スイスで「デジタル主権」をめざす動きが加速している。米IT大手から距離を置くことは果たして可能なのか?スイスインフォの記者2人が脱ビッグテック(巨大IT企業)に挑戦した。

朝6時半、iPhoneのアラームが鳴る。それから7時まで、まだ顔も洗わないうちから最低でも5種類の米IT企業サービスにアクセスする。WhatsApp(米メタ)、LinkedIn(米マイクロソフト)、Gmail(米アルファベット)、TeamsとOutlook(米マイクロソフト)などだ。

娘が生まれた時の写真からパスワードやプライベートの書類まで、自分のデジタルライフの大部分はビッグテックが運営するクラウド上に保存されている。仕事やプライベートのやりとりも、必ずと言っていいほど米国企業のどれかを経由する。
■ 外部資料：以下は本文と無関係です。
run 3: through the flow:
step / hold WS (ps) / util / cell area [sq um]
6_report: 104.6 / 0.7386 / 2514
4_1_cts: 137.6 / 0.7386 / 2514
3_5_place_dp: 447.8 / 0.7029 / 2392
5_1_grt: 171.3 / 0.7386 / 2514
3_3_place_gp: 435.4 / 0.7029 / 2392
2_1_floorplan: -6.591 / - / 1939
スイス連邦政府は「デジタル主権」を推進している。重要度の高いテクノロジーやデータを国内で管理することが狙いだ。私はこのテーマを取材するうちに、これを個人レベルで実践したらどうなるかを考え始めた。ビッグテックから独立できるだろうか?それが1つの国全体ならばどうか?
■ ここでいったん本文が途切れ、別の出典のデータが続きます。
$ cat src/rtl/lui_cpu_sequencer_pkg.sv
// rtl/lui_cpu_sequencer_pkg.sv - shared types and constants for the LUI CPU sequencer
// Contents: FSM state enum, opcode constants, ALUOp encoding, fault codes.
package lui_cpu_sequencer_pkg;

  typedef enum logic [2:0] {
    ST_IDLE   = 3'd0,
    ST_FETCH  = 3'd1,
    ST_DECODE = 3'd2,
    ST_EXEC   = 3'd3,
    ST_WB     = 3'd4,
    ST_HALT   = 3'd5,
    ST_FAULT  = 3'd6
  } state_t;

  localparam logic [6:0] OPC_LUI    = 7'b0110111;
  localparam logic [6:0] OPC_SYSTEM = 7'b1110011;

  localparam logic [1:0] ALUOP_PASS_IMM = 2'b01;

  localparam logic [1:0] FAULT_NONE    = 2'd0;
  localparam logic [1:0] FAULT_ILLEGAL = 2'd1;
  localparam logic [1:0] FAULT_TIMEOUT = 2'd2;

endpackage

$ cat src/rtl/lui_seq_fetch_if.sv
// rtl/lui_seq_fetch_if.sv - instruction fetch handshake, IR capture and fetch timeout
// Ports:
//   clk, rst       clock, async active-low reset
//   start          pulse on the edge that enters FETCH; clears the timeout counter
//   active         FSM is in FETCH
//   imem_req       fetch request (high for the whole FETCH state)
//   imem_ack       fetch complete, imem_rdata valid
//   imem_rdata     fetched word
//   instr          instruction register
//   done           ack seen during FETCH (IR loads on this edge)
//   timeout        last permitted FETCH cycle passed without ack
module lui_seq_fetch_if #(
  parameter int FETCH_TIMEOUT = 15
) (
  input  logic        clk,
  input  logic        rst,
  input  logic        start,
  input  logic        active,
  output logic        imem_req,
  input  logic        imem_ack,
  input  logic [31:0] imem_rdata,
  output logic [31:0] instr,
  output logic        done,
  output logic        timeout
);

  // cnt holds the number of FETCH cycles already spent without ack, so the
  // FETCH_TIMEOUT-th waiting cycle is the one that raises timeout.
  localparam logic [7:0] CNT_LAST = 8'(FETCH_TIMEOUT - 1);

  logic [7:0] cnt;

  assign imem_req = active;
  assign done     = active && imem_ack;
  assign timeout  = active && !imem_ack && (cnt == CNT_LAST);

  always_ff @(posedge clk or negedge rst) begin
    if (!rst) begin
      cnt <= 8'd0;
    end else if (start) begin
      cnt <= 8'd0;
    end else if (active && !imem_ack && !timeout) begin
      cnt <= cnt + 8'd1;
    end
  end

  always_ff @(posedge clk or negedge rst) begin
    if (!rst) begin
      instr <= 32'd0;
    end else if (done) begin
      instr <= imem_rdata;
    end
  end

endmodule

$ cat src/rtl/lui_cpu_sequencer.sv
// rtl/lui_cpu_sequencer.sv - multi-cycle control FSM for the single-instruction LUI CPU
// Ports:
//   clk, rst                    clock, async active-low reset
//   run                         enable, sampled in IDLE and at WB
//   imem_req/addr/ack/rdata     instruction memory fetch handshake
//   instr                       IR to datapath
//   reg_write, alu_src, alu_op  datapath controls
//   pc                          program counter
//   busy, halted, fault_code    status
//   retired_count               saturating count of retired LUIs
module lui_cpu_sequencer
  import lui_cpu_sequencer_pkg::*;
#(
  parameter logic [31:0] RESET_PC      = 32'h0000_0000,
  parameter int          PC_STEP       = 4,
  parameter int          FETCH_TIMEOUT = 15,
  parameter int          CNT_W         = 16
) (
  input  logic             clk,
  input  logic             rst,
  input  logic             run,
  output logic             imem_req,
  output logic [31:0]      imem_addr,
  input  logic             imem_ack,
  input  logic [31:0]      imem_rdata,
  output logic [31:0]      instr,
  output logic             reg_write,
  output logic             alu_src,
  output logic [1:0]       alu_op,
  output logic [31:0]      pc,
  output logic             busy,
  output logic             halted,
  output logic [1:0]       fault_code,
  output logic [CNT_W-1:0] retired_count
);

  state_t state, state_next;
  logic   fetch_start, fetch_active, fetch_done, fetch_timeout;

  lui_seq_fetch_if #(
    .FETCH_TIMEOUT(FETCH_TIMEOUT)
  ) u_fetch (
    .clk       (clk),
    .rst       (rst),
    .start     (fetch_start),
    .active    (fetch_active),
    .imem_req  (imem_req),
    .imem_ack  (imem_ack),
    .imem_rdata(imem_rdata),
    .instr     (instr),
    .done      (fetch_done),
    .timeout   (fetch_timeout)
  );

  assign imem_addr = pc;

  always_ff @(posedge clk or negedge rst) begin
    if (!rst) begin
      state <= ST_IDLE;
    end else begin
      state <= state_next;
    end
  end

  always_comb begin
    state_next = state;
    unique case (state)
      ST_IDLE:   if (run) state_next = ST_FETCH;
      ST_FETCH: begin
        if (fetch_done)         state_next = ST_DECODE;
        else if (fetch_timeout) state_next = ST_FAULT;
      end
      ST_DECODE: begin
        if (instr[6:0] == OPC_LUI)         state_next = ST_EXEC;
        else if (instr[6:0] == OPC_SYSTEM) state_next = ST_HALT;
        else                               state_next = ST_FAULT;
      end
      ST_EXEC:   state_next = ST_WB;
      ST_WB:     state_next = run ? ST_FETCH : ST_IDLE;
      ST_HALT:   state_next = ST_HALT;
      ST_FAULT:  state_next = ST_FAULT;
      default:   state_next = ST_IDLE;
    endcase
  end

  always_comb begin
    reg_write    = 1'b0;
    alu_src      = 1'b0;
    alu_op       = 2'b00;
    busy         = 1'b0;
    halted       = 1'b0;
    fetch_active = 1'b0;
    fetch_start  = (state != ST_FETCH) && (state_next == ST_FETCH);
    unique case (state)
      ST_FETCH: begin
        busy         = 1'b1;
        fetch_active = 1'b1;
      end
      ST_DECODE: busy = 1'b1;
      ST_EXEC: begin
        busy    = 1'b1;
        alu_src = 1'b1;
        alu_op  = ALUOP_PASS_IMM;
      end
      ST_WB: begin
        busy      = 1'b1;
        alu_src   = 1'b1;
        alu_op    = ALUOP_PASS_IMM;
        reg_write = 1'b1;
      end
      ST_HALT: halted = 1'b1;
      default: ;
    endcase
  end

  // Architectural state advances only on WB exit, so an aborted or faulting
  // instruction leaves pc pointing at itself.
  always_ff @(posedge clk or negedge rst) begin
    if (!rst) begin
      pc            <= RESET_PC;
      retired_count <= '0;
      fault_code    <= FAULT_NONE;
    end else begin
      if (state == ST_WB) begin
        pc <= pc + 32'(PC_STEP);
        if (retired_count != '1) retired_count <= retired_count + CNT_W'(1);
      end
      if (state == ST_FETCH && !fetch_done && fetch_timeout) begin
        fault_code <= FAULT_TIMEOUT;
      end
      if (state == ST_DECODE && state_next == ST_FAULT) begin
        fault_code <= FAULT_ILLEGAL;
      end
    end
  end

endmodule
同じような問いを抱いていた記者仲間のクリスティアンは今年初めにビッグテックのサービス利用を止めると決心。そこで自分も、デジタル主権をめざす旅の仲間としてこの挑戦に加わることにした。

まずはパソコン、メール、スマートフォン、クラウドサービスやAIツールといった基本部分から手を付けた。我々が想像していたのは、個々のサービスを順次、2、3の簡単なクリック操作で代替品に入れ替えていくといったプロセスだ。
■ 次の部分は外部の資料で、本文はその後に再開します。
File: config.mk
export PLATFORM = sky130hd
export DESIGN_NAME = slime_attack_gen
export DESIGN_NICKNAME = d
export VERILOG_FILES = /design/src/rtl/slime_pkg.sv /design/src/rtl/slime_attack_fsm.sv /design/src/rtl/slime_attack_gen.sv
export SDC_FILE = /design/constraint.sdc
export NUM_CORES = 1
export LEC_CHECK = 0
export ABC_AREA = 1
export BUFFER_PORTS_ARGS = -buffer_cell sky130_fd_sc_hd__buf_4
export CAP_MARGIN = 10
export CORE_ASPECT_RATIO = 0.7
export CORE_UTILIZATION = 55
export CTS_CLUSTER_DIAMETER = 120
export DETAILED_ROUTE_END_ITERATION = 6
export PLACE_DENSITY_LB_ADDON = 0.2
export SLEW_MARGIN = 30
export SYNTH_ARGS = -nofsm -noshare
export SYNTH_HDL_FRONTEND = slang
export SYNTH_SLANG_ARGS = --single-unit
File: constraint.sdc
create_clock -name clk -period 5.05 [get_ports clk]
set_clock_uncertainty 0.05 [all_clocks]
set_input_delay 0 -clock clk [delete_from_list [all_inputs] [get_ports clk]]
set_output_delay 0 -clock clk [all_outputs]
set_load 0.05 [all_outputs]
File: src/rtl/slime_pkg.sv
// Shared types and constants for the slime attack generator.
// Attack-state encodings, health thresholds and the enraged wind-up helper.
package slime_pkg;

   typedef enum logic [1:0] {
      ST_IDLE     = 2'd0,
      ST_WINDUP   = 2'd1,
      ST_STRIKE   = 2'd2,
      ST_COOLDOWN = 2'd3
   } attack_state_t;

   localparam int HEALTH_MAX    = 8;
   localparam int ENRAGE_HEALTH = 3;

   // Enraged wind-up is half the normal one, but never shorter than one tick.
   function automatic int enrage_threshold(input int windup_ticks);
      return ((windup_ticks / 2) < 1) ? 1 : (windup_ticks / 2);
   endfunction

endpackage

File: src/rtl/slime_attack_fsm.sv
// One slime's attack FSM (IDLE -> WINDUP -> STRIKE -> COOLDOWN) with its tick counter.
// Optional SLIME_ENRAGE_EN halves the wind-up threshold while the player is at low health.
module slime_attack_fsm
   import slime_pkg::*;
#(
   parameter int WINDUP_TICKS   = 4,
   parameter int COOLDOWN_TICKS = 16,
   parameter int CNT_W          = 5
) (
   input  logic          clk,
   input  logic          reset,
   input  logic          tick,
   input  logic          contact,
   input  logic [3:0]    player_health,
   output logic          strike,
   output attack_state_t state
);

   localparam logic [CNT_W:0] WINDUP_MAX   = (CNT_W+1)'(WINDUP_TICKS);
   localparam logic [CNT_W:0] ENRAGE_MAX   = (CNT_W+1)'(enrage_threshold(WINDUP_TICKS));
   localparam logic [CNT_W:0] COOLDOWN_MAX = (CNT_W+1)'(COOLDOWN_TICKS);

   attack_state_t    state_reg, state_next;
   logic [CNT_W-1:0] cnt_reg, cnt_next;
   logic             strike_reg;
   logic [CNT_W:0]   cnt_inc;
   logic [CNT_W:0]   threshold;
   logic             player_dead;

   assign player_dead = (player_health == 4'd0);
   assign cnt_inc     = {1'b0, cnt_reg} + 1'b1;

`ifdef SLIME_ENRAGE_EN
   assign threshold = (!player_dead && (player_health <= 4'(ENRAGE_HEALTH))) ? ENRAGE_MAX
                                                                             : WINDUP_MAX;
`else
   assign threshold = WINDUP_MAX;
`endif

   always_comb begin
      state_next = state_reg;
      cnt_next   = cnt_reg;
      if (player_dead) begin
         state_next = ST_IDLE;
         cnt_next   = '0;
      end else begin
         case (state_reg)
            ST_IDLE: begin
               if (contact) begin
                  state_next = ST_WINDUP;
                  cnt_next   = '0;
               end
            end
            ST_WINDUP: begin
               // Losing contact beats a coincident completing tick.
               if (!contact) begin
                  state_next = ST_IDLE;
                  cnt_next   = '0;
               end else if (tick) begin
                  if (cnt_inc >= threshold) begin
                     state_next = ST_STRIKE;
                     cnt_next   = '0;
                  end else begin
                     cnt_next = cnt_inc[CNT_W-1:0];
                  end
               end
            end
            ST_STRIKE: begin
               state_next = ST_COOLDOWN;
               cnt_next   = '0;
            end
            ST_COOLDOWN: begin
               if (tick) begin
                  if (cnt_inc >= COOLDOWN_MAX) begin
                     state_next = ST_IDLE;
                     cnt_next   = '0;
                  end else begin
                     cnt_next = cnt_inc[CNT_W-1:0];
                  end
               end
            end
            default: begin
               state_next = ST_IDLE;
               cnt_next   = '0;
            end
         endcase
      end
   end

   always_ff @(posedge clk) begin
      if (reset) begin
         state_reg  <= ST_IDLE;
         cnt_reg    <= '0;
         strike_reg <= 1'b0;
      end else begin
         state_reg  <= state_next;
         cnt_reg    <= cnt_next;
         strike_reg <= (state_next == ST_STRIKE);
      end
   end

   assign strike = strike_reg;
   assign state  = state_reg;

endmodule

File: src/rtl/slime_attack_gen.sv
// Per-slime damage strobe generator: one attack FSM per slime plus a saturating hit counter.
// Build option: define SLIME_ENRAGE_EN to shorten wind-up while the player is at low health.
module slime_attack_gen
   import slime_pkg::*;
#(
   parameter int N_SLIME        = 2,
   parameter int WINDUP_TICKS   = 4,
   parameter int COOLDOWN_TICKS = 16,
   parameter int CNT_W          = 5
) (
   input  logic                 clk,
   input  logic                 reset,
   input  logic                 tick,
   input  logic [N_SLIME-1:0]   contact,
   input  logic [3:0]           player_health,
   output logic [N_SLIME-1:0]   slim_damage,
   output logic [2*N_SLIME-1:0] attack_state,
   output logic [7:0]           hit_count
);

   localparam int SUM_W = 9 + $clog2(N_SLIME + 1);

   attack_state_t     state_vec [N_SLIME];
   logic [N_SLIME-1:0] strike_vec;
   logic [7:0]        hit_count_reg, hit_count_next;
   logic [SUM_W-1:0]  hit_sum;

   generate
      for (genvar gi = 0; gi < N_SLIME; gi++) begin : g_slime
         slime_attack_fsm #(
            .WINDUP_TICKS  (WINDUP_TICKS),
            .COOLDOWN_TICKS(COOLDOWN_TICKS),
            .CNT_W         (CNT_W)
         ) u_fsm (
            .clk          (clk),
            .reset        (reset),
            .tick         (tick),
            .contact      (contact[gi]),
            .player_health(player_health),
            .strike       (strike_vec[gi]),
            .state        (state_vec[gi])
         );
         assign attack_state[2*gi+1 -: 2] = state_vec[gi];
      end
   endgenerate

   assign slim_damage = strike_vec;

   always_comb begin
      hit_sum = SUM_W'(hit_count_reg);
      for (int i = 0; i < N_SLIME; i++) begin
         hit_sum = hit_sum + SUM_W'(strike_vec[i]);
      end
      hit_count_next = (hit_sum > SUM_W'(255)) ? 8'hFF : hit_sum[7:0];
   end

   always_ff @(posedge clk) begin
      if (reset) begin
         hit_count_reg <= 8'd0;
      end else begin
         hit_count_reg <= hit_count_next;
      end
   end

   assign hit_count = hit_count_reg;

endmodule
ところが実際は、カラカラに乾いた大地から根を引き抜くような作業に近かった。できなくはない。だが時間がかかるし一筋縄ではいかない。モバイル決済や業務ソフトが機能しなくなり、長く利用してきた様々なサービスから閉め出されるというのは、ある意味パラレルワールドの生活だ。我々はすぐにそれを体験することになった。

このシリーズでは、スイスインフォの記者クリスティアン・フォスとサラ・イブラヒムが、仕事や日常生活で使用するWindows、Android、Googleサービス、クラウドプラットフォームやAIツールなど米IT大手の中核的テクノロジーを、スイスや欧州の代替製品に置き換えることに挑戦する。

この挑戦を通じ両記者は、個人レベルでのデジタル主権が現実的かどうかを検証し、さらにスイスという国レベルでのデジタル技術依存の現状とその改善の可能性を探る。

脱ビッグテックで生活はどう変わるのか?

エコシステムの罠

これは個々のアプリやプラットフォームのせいではない。自分たちのデジタル環境が、ビッグテックが築き上げたエコシステムに囲い込まれていたことが問題だった。そこから脱出するには時間と費用、そして根気がいる。

スイスには、メールプロバイダーのプロトン(Proton)やクラウドサービスのトレソリット(Tresorit)、メッセージアプリのスリーマ(Threema)など、プライバシーに配慮した代替テクノロジーを提供するテック企業が多数あり、選択肢には困らない。

クリスティアンは、メジャーなサービスを代替製品に置き換えることで多くの道が閉ざされることに気づいた。それまでは、他の多くのユーザーのように特に深く考えずにGmailを使っていた。安定性があり簡単で、ほとんど何にでも連携できた。だが、いざプロバイダーを変えるとなると、それは単なるメールボックスの移行にとどまらず、数々のアカウントやログイン、サービスなどグーグル製品同士の積年の絡み合いを解きほどく作業に発展した。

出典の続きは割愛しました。